== WHAT TO PRODUCE ==
Beneath this instruction is a listing; print exactly the lines in it starting at the line that contains "Count Final: 0" and going through the line that contains "paths: 0.07 ns".

== EXCERPTED RECORDS ==

======

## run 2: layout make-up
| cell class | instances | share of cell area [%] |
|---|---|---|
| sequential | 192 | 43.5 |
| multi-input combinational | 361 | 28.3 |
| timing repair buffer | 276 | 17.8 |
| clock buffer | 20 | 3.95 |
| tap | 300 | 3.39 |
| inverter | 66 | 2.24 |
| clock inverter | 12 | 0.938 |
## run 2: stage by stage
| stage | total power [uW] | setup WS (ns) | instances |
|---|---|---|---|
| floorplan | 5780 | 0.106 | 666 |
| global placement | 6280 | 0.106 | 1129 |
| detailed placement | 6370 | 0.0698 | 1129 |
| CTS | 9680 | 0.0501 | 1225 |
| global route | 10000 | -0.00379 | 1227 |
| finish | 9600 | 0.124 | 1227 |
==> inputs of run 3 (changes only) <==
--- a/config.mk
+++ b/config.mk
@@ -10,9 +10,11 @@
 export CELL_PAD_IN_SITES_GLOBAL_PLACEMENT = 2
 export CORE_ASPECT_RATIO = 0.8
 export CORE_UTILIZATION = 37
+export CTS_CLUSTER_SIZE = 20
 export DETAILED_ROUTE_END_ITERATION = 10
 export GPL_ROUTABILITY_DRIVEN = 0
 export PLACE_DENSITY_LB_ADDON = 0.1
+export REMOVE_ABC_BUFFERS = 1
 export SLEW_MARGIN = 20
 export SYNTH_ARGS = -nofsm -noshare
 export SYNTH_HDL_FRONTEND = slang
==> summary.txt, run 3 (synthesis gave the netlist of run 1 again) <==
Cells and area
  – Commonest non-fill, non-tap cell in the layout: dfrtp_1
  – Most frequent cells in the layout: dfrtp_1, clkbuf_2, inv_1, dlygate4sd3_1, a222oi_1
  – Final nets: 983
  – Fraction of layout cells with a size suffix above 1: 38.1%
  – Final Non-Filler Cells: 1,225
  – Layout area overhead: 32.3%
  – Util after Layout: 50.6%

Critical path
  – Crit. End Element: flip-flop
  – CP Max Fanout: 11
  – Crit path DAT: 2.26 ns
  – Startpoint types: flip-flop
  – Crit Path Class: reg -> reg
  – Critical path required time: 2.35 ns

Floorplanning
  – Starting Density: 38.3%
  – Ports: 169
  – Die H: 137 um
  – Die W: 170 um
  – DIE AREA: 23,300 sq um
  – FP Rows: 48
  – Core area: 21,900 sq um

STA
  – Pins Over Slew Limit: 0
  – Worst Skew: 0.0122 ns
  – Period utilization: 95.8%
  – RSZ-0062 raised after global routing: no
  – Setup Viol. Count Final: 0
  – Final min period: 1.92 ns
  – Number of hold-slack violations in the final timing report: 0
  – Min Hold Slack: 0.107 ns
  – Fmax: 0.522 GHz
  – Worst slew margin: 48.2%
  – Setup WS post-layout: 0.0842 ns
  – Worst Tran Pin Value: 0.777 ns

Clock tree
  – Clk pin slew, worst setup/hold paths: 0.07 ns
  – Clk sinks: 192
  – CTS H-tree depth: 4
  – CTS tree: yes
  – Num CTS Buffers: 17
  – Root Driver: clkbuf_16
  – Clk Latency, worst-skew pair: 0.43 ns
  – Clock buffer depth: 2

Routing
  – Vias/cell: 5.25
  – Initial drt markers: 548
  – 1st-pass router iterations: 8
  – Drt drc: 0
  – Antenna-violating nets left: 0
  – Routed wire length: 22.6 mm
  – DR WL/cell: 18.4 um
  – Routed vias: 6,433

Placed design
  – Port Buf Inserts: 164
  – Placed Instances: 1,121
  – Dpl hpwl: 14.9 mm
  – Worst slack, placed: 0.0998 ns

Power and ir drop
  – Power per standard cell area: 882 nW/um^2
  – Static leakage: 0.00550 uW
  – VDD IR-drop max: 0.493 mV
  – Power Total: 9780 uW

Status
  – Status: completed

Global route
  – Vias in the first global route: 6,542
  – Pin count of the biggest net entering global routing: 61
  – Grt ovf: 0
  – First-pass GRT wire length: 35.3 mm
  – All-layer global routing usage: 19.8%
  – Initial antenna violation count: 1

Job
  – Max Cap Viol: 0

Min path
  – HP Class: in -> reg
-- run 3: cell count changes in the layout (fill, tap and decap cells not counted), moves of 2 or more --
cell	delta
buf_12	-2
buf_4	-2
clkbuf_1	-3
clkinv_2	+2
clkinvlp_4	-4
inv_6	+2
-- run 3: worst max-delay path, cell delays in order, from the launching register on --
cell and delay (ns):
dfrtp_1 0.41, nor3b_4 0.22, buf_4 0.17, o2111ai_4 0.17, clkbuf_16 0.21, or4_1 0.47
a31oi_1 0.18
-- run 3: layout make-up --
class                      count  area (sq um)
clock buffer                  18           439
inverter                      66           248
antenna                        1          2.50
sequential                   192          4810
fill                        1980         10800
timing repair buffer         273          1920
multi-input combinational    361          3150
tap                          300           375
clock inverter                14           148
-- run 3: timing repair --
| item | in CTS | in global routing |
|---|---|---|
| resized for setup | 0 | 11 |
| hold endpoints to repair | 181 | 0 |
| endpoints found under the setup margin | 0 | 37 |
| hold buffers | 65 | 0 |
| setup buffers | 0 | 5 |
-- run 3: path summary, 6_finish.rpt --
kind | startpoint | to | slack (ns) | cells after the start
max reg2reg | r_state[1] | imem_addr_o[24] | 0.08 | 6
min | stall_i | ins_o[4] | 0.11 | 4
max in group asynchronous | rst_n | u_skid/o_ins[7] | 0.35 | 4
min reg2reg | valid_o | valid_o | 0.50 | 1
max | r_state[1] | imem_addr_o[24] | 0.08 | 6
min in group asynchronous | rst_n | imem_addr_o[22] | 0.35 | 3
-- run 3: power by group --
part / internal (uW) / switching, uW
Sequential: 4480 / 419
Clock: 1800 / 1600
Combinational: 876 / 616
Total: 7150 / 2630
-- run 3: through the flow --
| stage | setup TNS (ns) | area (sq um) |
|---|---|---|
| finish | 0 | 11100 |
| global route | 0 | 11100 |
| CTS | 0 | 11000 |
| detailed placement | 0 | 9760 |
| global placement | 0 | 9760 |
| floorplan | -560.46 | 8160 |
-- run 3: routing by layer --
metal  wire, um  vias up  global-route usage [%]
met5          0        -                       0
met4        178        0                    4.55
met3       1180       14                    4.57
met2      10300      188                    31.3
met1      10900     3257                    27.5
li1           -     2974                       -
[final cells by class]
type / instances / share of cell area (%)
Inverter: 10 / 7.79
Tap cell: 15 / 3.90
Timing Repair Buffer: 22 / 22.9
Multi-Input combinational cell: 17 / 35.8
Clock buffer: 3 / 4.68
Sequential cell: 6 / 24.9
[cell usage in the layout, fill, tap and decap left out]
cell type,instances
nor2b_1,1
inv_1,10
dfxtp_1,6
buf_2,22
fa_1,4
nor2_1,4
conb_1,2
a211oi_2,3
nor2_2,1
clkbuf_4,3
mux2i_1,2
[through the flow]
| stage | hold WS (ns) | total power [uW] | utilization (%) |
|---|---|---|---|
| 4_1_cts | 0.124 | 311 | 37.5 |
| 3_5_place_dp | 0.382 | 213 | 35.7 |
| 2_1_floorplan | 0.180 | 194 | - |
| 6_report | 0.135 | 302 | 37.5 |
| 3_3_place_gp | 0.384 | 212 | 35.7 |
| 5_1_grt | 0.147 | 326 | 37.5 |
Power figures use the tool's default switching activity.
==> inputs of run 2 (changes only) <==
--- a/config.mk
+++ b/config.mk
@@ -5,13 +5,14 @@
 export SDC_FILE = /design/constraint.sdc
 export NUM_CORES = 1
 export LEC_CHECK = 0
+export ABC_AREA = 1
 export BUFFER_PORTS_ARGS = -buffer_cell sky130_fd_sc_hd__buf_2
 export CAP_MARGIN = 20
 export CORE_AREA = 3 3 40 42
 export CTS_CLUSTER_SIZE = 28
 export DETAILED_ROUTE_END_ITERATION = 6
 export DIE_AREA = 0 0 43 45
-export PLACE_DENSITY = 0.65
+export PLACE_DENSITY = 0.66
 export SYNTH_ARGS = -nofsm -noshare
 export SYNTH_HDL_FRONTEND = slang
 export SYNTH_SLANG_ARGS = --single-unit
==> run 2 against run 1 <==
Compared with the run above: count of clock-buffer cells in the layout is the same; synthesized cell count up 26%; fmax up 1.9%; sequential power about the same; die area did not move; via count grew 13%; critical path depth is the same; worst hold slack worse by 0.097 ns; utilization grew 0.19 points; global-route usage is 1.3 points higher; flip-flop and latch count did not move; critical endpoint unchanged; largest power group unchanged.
==> src/flat_wrapper.sv <==
// flat-port wrapper written by rule: the top's interface ports become plain ports
module robot_navigator_flat 
  (clock, reset, nav_step, nav_head, nav_left, nav_under, nav_barrier, nav_front, nav_turn, nav_remove, nav_state, nav_done, nav_stuck, nav_move_count);
  robot_navigator_if nav_i ();
  input  logic clock;
  input  logic reset;
  input wire logic [$bits(nav_i.step)-1:0] nav_step;
  input wire logic [$bits(nav_i.head)-1:0] nav_head;
  input wire logic [$bits(nav_i.left)-1:0] nav_left;
  input wire logic [$bits(nav_i.under)-1:0] nav_under;
  input wire logic [$bits(nav_i.barrier)-1:0] nav_barrier;
  output wire logic [$bits(nav_i.front)-1:0] nav_front;
  output wire logic [$bits(nav_i.turn)-1:0] nav_turn;
  output wire logic [$bits(nav_i.remove)-1:0] nav_remove;
  output wire logic [$bits(nav_i.state)-1:0] nav_state;
  output wire logic [$bits(nav_i.done)-1:0] nav_done;
  output wire logic [$bits(nav_i.stuck)-1:0] nav_stuck;
  output wire logic [$bits(nav_i.move_count)-1:0] nav_move_count;
  assign nav_i.step = nav_step;
  assign nav_i.head = nav_head;
  assign nav_i.left = nav_left;
  assign nav_i.under = nav_under;
  assign nav_i.barrier = nav_barrier;
  assign nav_front = nav_i.front;
  assign nav_turn = nav_i.turn;
  assign nav_remove = nav_i.remove;
  assign nav_state = nav_i.state;
  assign nav_done = nav_i.done;
  assign nav_stuck = nav_i.stuck;
  assign nav_move_count = nav_i.move_count;
  robot_navigator u_core (.clock(clock), .reset(reset), .nav(nav_i));
endmodule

======

== RESULT OF THE EXERCISE ==
  – Setup Viol. Count Final: 0
  – Final min period: 1.92 ns
  – Number of hold-slack violations in the final timing report: 0
  – Min Hold Slack: 0.107 ns
  – Fmax: 0.522 GHz
  – Worst slew margin: 48.2%
  – Setup WS post-layout: 0.0842 ns
  – Worst Tran Pin Value: 0.777 ns

Clock tree
  – Clk pin slew, worst setup/hold paths: 0.07 ns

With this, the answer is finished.